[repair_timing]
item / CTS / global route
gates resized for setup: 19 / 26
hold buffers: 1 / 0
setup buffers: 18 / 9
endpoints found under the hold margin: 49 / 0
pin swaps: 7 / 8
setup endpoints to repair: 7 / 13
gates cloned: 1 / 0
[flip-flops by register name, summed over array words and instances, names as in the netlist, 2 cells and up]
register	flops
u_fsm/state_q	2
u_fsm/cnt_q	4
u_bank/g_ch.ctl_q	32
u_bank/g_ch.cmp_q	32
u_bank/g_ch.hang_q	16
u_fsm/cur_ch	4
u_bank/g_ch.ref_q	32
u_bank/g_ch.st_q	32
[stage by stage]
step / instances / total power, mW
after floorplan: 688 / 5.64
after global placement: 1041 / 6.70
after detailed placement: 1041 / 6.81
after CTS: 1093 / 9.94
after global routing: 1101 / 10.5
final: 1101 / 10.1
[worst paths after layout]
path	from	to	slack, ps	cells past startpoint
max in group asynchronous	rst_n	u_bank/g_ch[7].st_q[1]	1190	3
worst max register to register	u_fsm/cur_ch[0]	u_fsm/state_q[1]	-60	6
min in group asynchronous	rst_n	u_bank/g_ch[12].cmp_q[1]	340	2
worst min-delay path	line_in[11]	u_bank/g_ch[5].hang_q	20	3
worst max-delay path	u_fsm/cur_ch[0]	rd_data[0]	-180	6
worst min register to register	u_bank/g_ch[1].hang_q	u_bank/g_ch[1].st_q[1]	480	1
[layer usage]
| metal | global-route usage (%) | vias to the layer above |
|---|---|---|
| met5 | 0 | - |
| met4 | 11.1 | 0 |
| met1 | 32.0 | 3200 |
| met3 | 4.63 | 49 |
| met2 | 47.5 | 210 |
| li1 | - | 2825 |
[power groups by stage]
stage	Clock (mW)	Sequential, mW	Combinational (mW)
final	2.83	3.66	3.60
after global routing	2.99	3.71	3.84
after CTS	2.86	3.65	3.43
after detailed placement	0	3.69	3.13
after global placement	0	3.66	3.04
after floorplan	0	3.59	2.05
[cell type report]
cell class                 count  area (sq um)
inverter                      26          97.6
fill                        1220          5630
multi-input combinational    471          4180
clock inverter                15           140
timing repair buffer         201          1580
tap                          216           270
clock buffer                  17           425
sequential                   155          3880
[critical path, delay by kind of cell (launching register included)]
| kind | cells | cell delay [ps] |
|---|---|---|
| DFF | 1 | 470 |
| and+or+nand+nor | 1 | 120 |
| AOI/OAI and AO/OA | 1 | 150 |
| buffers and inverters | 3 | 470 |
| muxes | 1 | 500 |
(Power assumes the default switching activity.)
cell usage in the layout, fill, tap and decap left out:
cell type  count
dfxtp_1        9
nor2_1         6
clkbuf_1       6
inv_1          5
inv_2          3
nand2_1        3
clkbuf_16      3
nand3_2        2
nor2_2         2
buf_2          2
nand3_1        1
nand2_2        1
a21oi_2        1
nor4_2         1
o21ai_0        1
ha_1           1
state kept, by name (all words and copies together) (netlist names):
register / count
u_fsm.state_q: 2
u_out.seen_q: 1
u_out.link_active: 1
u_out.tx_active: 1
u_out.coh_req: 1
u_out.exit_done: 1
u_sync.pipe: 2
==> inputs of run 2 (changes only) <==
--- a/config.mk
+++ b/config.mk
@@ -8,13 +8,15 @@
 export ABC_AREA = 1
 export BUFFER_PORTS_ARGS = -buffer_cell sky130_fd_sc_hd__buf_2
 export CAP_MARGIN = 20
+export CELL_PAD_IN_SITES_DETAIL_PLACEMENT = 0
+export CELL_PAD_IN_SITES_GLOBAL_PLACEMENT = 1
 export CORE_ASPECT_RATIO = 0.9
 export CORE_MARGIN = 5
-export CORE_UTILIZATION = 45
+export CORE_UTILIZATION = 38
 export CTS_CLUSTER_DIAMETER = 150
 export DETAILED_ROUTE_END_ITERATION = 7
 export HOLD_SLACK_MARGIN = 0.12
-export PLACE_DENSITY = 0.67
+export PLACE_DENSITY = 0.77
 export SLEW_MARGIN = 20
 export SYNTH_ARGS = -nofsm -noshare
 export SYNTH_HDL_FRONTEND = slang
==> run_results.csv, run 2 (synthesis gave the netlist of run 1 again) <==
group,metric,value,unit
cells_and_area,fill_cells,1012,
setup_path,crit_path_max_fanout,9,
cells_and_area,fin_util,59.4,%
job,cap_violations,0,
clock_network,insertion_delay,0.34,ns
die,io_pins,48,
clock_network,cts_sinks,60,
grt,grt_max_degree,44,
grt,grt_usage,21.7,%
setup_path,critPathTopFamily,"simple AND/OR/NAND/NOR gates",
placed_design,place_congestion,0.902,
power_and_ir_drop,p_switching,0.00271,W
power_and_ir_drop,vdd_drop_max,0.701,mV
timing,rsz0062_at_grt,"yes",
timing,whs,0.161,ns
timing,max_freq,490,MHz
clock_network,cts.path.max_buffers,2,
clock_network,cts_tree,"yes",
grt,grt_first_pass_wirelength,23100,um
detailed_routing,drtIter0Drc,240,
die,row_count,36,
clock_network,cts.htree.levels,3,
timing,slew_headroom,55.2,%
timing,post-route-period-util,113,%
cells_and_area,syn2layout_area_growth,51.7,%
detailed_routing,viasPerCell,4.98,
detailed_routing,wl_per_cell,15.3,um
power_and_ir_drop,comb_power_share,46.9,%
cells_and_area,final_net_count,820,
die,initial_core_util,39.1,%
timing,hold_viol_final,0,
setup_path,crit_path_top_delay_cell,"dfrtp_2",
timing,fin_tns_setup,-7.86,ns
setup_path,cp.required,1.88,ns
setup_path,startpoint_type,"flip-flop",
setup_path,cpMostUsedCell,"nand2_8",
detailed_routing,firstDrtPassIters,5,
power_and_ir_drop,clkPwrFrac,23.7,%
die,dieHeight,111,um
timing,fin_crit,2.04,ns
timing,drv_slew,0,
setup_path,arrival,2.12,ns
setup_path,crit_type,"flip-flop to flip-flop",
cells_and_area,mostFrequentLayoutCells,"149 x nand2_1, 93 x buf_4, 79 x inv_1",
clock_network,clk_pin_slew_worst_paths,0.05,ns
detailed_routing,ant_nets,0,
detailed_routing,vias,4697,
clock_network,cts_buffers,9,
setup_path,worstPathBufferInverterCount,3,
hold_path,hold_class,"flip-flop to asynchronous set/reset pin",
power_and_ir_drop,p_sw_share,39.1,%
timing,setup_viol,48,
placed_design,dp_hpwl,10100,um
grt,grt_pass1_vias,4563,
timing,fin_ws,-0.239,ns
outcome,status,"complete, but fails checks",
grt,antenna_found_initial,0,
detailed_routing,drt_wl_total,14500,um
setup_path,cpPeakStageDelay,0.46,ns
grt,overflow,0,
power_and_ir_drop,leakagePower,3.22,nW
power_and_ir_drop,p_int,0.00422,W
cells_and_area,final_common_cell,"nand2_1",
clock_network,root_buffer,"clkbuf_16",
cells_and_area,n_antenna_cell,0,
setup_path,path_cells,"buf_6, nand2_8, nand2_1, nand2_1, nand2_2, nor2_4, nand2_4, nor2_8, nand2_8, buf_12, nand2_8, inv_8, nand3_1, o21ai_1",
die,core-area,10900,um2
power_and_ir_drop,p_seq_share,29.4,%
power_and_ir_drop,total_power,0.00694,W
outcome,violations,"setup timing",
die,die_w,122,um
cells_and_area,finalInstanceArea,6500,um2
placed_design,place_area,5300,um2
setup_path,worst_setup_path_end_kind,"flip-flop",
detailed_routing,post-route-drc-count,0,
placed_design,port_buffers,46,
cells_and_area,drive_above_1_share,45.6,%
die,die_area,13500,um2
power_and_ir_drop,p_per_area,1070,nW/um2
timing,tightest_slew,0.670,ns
[src/rtl/snoopc_pkg.sv]
package snoopc_pkg;
  localparam int NCACHE = 2;

  typedef enum logic [1:0] {
    LN_INV = 2'd0,
    LN_SHR = 2'd1,
    LN_MOD = 2'd2
  } line_st_e;

  typedef enum logic {
    OP_FETCH = 1'b0,
    OP_KILL  = 1'b1
  } bus_op_e;
endpackage

[src/rtl/snoopc_arb.sv]
module snoopc_arb #(
  parameter int NREQ = 2
) (
  input  logic [NREQ-1:0] need,
  output logic [NREQ-1:0] gnt
);
  // lower index always wins
  for (genvar k = 0; k < NREQ; k++) begin : g_pri
    if (k == 0) begin : g_top
      assign gnt[k] = need[k];
    end else begin : g_rest
      assign gnt[k] = need[k] & ~(|need[k-1:0]);
    end
  end
endmodule

[src/rtl/snoopc_line.sv]
module snoopc_line
  import snoopc_pkg::*;
#(
  parameter int DW = 8
) (
  input  logic          clk,
  input  logic          rst_n,
  input  logic          req,
  input  logic          wr,
  input  logic [DW-1:0] wdata,
  input  logic          gnt,
  input  logic          snoop_vld,
  input  bus_op_e       snoop_op,
  input  logic [DW-1:0] fill_data,
  output logic          need_bus,
  output bus_op_e       bus_op,
  output line_st_e      st_o,
  output logic [DW-1:0] line_o,
  output logic          ack,
  output logic [DW-1:0] rdata
);
  line_st_e      st_q, st_n;
  logic [DW-1:0] line_q, line_n, rdata_q, rdata_n;
  logic          ack_q, ack_n;
  logic          line_en, rdata_en;
  logic          live, hit, serve;

  always_comb begin
    live     = req & ~ack_q;
    hit      = wr ? (st_q == LN_MOD) : (st_q != LN_INV);
    need_bus = live & ~hit;
    bus_op   = wr ? OP_KILL : OP_FETCH;
    serve    = live & (hit ? ~snoop_vld : gnt);

    st_n     = st_q;
    line_n   = line_q;
    rdata_n  = rdata_q;
    line_en  = 1'b0;
    rdata_en = 1'b0;
    ack_n    = serve;

    if (snoop_vld) begin
      if (snoop_op == OP_KILL)  st_n = LN_INV;
      else if (st_q == LN_MOD)  st_n = LN_SHR;
    end

    if (serve) begin
      if (wr) begin
        st_n    = LN_MOD;
        line_n  = wdata;
        line_en = 1'b1;
      end else if (hit) begin
        rdata_n  = line_q;
        rdata_en = 1'b1;
      end else begin
        st_n     = LN_SHR;
        line_n   = fill_data;
        line_en  = 1'b1;
        rdata_n  = fill_data;
        rdata_en = 1'b1;
      end
    end
  end

  always_ff @(posedge clk or negedge rst_n) begin
    if (!rst_n) begin
      st_q    <= LN_INV;
      ack_q   <= 1'b0;
      line_q  <= '0;
      rdata_q <= '0;
    end else begin
      st_q  <= st_n;
      ack_q <= ack_n;
      if (line_en)  line_q  <= line_n;
      if (rdata_en) rdata_q <= rdata_n;
    end
  end

  assign st_o   = st_q;
  assign line_o = line_q;
  assign ack    = ack_q;
  assign rdata  = rdata_q;
endmodule

[src/rtl/snoop_coh_pair.sv]
module snoop_coh_pair
  import snoopc_pkg::*;
#(
  parameter int DW = 8
) (
  input  logic                     clk,
  input  logic                     rst_n,
  input  logic [NCACHE-1:0]        cpu_req,
  input  logic [NCACHE-1:0]        cpu_wr,
  input  logic [NCACHE-1:0][DW-1:0] cpu_wdata,
  output logic [NCACHE-1:0]        cpu_ack,
  output logic [NCACHE-1:0][DW-1:0] cpu_rdata,
  output logic [NCACHE-1:0][1:0]   line_state,
  output logic [DW-1:0]            mem_data
);
  logic [1:0]      rst_sync;
  logic            rst_i_n;
  logic [NCACHE-1:0] need, gnt;
  bus_op_e         bop  [NCACHE];
  line_st_e        lst  [NCACHE];
  logic [DW-1:0]   lval [NCACHE];
  logic [DW-1:0]   fill [NCACHE];
  logic [DW-1:0]   mem_q, mem_n;
  logic            mem_en;

  // asynchronous assert, synchronous release
  always_ff @(posedge clk or negedge rst_n) begin
    if (!rst_n) rst_sync <= 2'b00;
    else        rst_sync <= {rst_sync[0], 1'b1};
  end
  assign rst_i_n = rst_sync[1];

  snoopc_arb #(.NREQ(NCACHE)) u_arb (.need(need), .gnt(gnt));

  for (genvar i = 0; i < NCACHE; i++) begin : g_cache
    localparam int PEER = NCACHE - 1 - i;
    assign fill[i] = (lst[PEER] == LN_MOD) ? lval[PEER] : mem_q;

    snoopc_line #(.DW(DW)) u_line (
      .clk       (clk),
      .rst_n     (rst_i_n),
      .req       (cpu_req[i]),
      .wr        (cpu_wr[i]),
      .wdata     (cpu_wdata[i]),
      .gnt       (gnt[i]),
      .snoop_vld (gnt[PEER]),
      .snoop_op  (bop[PEER]),
      .fill_data (fill[i]),
      .need_bus  (need[i]),
      .bus_op    (bop[i]),
      .st_o      (lst[i]),
      .line_o    (lval[i]),
      .ack       (cpu_ack[i]),
      .rdata     (cpu_rdata[i])
    );
    assign line_state[i] = lst[i];
  end

  // owner write-back on a peer fetch
  always_comb begin
    mem_n  = mem_q;
    mem_en = 1'b0;
    for (int i = 0; i < NCACHE; i++) begin
      if (gnt[i] && bop[i] == OP_FETCH && lst[NCACHE-1-i] == LN_MOD) begin
        mem_n  = lval[NCACHE-1-i];
        mem_en = 1'b1;
      end
    end
  end

  always_ff @(posedge clk or negedge rst_i_n) begin
    if (!rst_i_n)    mem_q <= '0;
    else if (mem_en) mem_q <= mem_n;
  end

  assign mem_data = mem_q;
endmodule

····················

* [What you need to do]
Please reproduce, exactly as they appear above, the lines from the line containing "u_out.coh_req: 1" up to and including the line containing "power_and_ir_drop,p_switching,0.00271,W".

* [Reply]
u_out.coh_req: 1
u_out.exit_done: 1
u_sync.pipe: 2
==> inputs of run 2 (changes only) <==
--- a/config.mk
+++ b/config.mk
@@ -8,13 +8,15 @@
 export ABC_AREA = 1
 export BUFFER_PORTS_ARGS = -buffer_cell sky130_fd_sc_hd__buf_2
 export CAP_MARGIN = 20
+export CELL_PAD_IN_SITES_DETAIL_PLACEMENT = 0
+export CELL_PAD_IN_SITES_GLOBAL_PLACEMENT = 1
 export CORE_ASPECT_RATIO = 0.9
 export CORE_MARGIN = 5
-export CORE_UTILIZATION = 45
+export CORE_UTILIZATION = 38
 export CTS_CLUSTER_DIAMETER = 150
 export DETAILED_ROUTE_END_ITERATION = 7
 export HOLD_SLACK_MARGIN = 0.12
-export PLACE_DENSITY = 0.67
+export PLACE_DENSITY = 0.77
 export SLEW_MARGIN = 20
 export SYNTH_ARGS = -nofsm -noshare
 export SYNTH_HDL_FRONTEND = slang
==> run_results.csv, run 2 (synthesis gave the netlist of run 1 again) <==
group,metric,value,unit
cells_and_area,fill_cells,1012,
setup_path,crit_path_max_fanout,9,
cells_and_area,fin_util,59.4,%
job,cap_violations,0,
clock_network,insertion_delay,0.34,ns
die,io_pins,48,
clock_network,cts_sinks,60,
grt,grt_max_degree,44,
grt,grt_usage,21.7,%
setup_path,critPathTopFamily,"simple AND/OR/NAND/NOR gates",
placed_design,place_congestion,0.902,
power_and_ir_drop,p_switching,0.00271,W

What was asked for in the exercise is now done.